Tuesday, October 5, 2021

The quantitative effect of blue lenses on pediatric photoparoxysmal response

Jolanta Strzelecka, Tymon Skadorwa and Sergiusz Jóźwiak. The quantitative effect of blue lenses on pediatric photoparoxysmal response – an electroencephalographic cohort study. Seizure: European Journal of Epilepsy, in press.


• Blue tinted lenses (Z1) reduce pediatric photoparoxysmal response (PPR) amplitude by 66%.

• Using Z1 lenses does not result in a complete PPR disappearance.

• There is no difference in PPR reduction between brain hemispheres and age groups.

• The improvement is slightly higher in children without epilepsy.



To determine and quantify the effect of blue lenses (Z1) on photosensitivity (PS) suppression in patients aged 5-18 years with and without epilepsy. 

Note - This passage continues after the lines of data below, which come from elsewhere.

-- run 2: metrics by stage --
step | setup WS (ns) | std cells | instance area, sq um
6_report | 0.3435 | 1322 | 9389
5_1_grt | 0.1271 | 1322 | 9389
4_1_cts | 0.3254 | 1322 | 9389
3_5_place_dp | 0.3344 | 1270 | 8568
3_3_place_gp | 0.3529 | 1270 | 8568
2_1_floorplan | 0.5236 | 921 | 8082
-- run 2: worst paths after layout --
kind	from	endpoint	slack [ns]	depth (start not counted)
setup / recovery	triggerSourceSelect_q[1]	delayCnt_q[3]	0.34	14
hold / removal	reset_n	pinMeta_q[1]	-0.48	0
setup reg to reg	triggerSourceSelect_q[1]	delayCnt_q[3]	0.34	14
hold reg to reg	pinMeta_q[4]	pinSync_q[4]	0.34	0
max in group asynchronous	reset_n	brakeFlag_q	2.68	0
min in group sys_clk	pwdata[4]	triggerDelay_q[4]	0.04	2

The retrospective cohort study was carried out in 100 pediatric patients aged 5-18 years with grade 4 PS assessed with EEG for medical indications. All EEG procedures were carried out and recordings assessed by two independent researchers. The study cohort was divided into groups with and without the diagnosis of epilepsy. The overall effect of the Z1 lenses on photoparoxysmal response (PPR) was determined by directly comparing the maximum discharge values in each patient without and with Z1 lenses in a within-subject design yielding the index of overall improvement (IOI). The differences in PS suppression by brain region and side were assessed by an additional between-subject comparison of age groups (below and above 14 years). Then, overall findings were compared with the PPR change criteria developed in 2006 by Capovilla (PPR disappearance, persistence, or attenuation) which warranted another subset analysis. Finally, in a between-subject design, we assessed whether the presence of epilepsy affects the intensity of PPR in children with PS, compared to non-epilepsy children. 


The IOI in the entire cohort was 66.1±2.5% ( P <0.001). There were no significant differences in IOI between the left and right hemispheres, between the age groups, and between the epilepsy and non-epilepsy groups, despite some qualitative variation. With reference to literature findings, whereas median IOI were comparable in PPR disappearance and attenuation subsets, they differed significantly from the median IOI in the PPR persistence subset. 


Using Z1 lenses results in neither a complete PPR disappearance, nor a complete lack of effect. However, the correlation between the quantified PS suppression and the Z1 filter may be expected to become a valuable piece of information for both clinicians and manufacturers.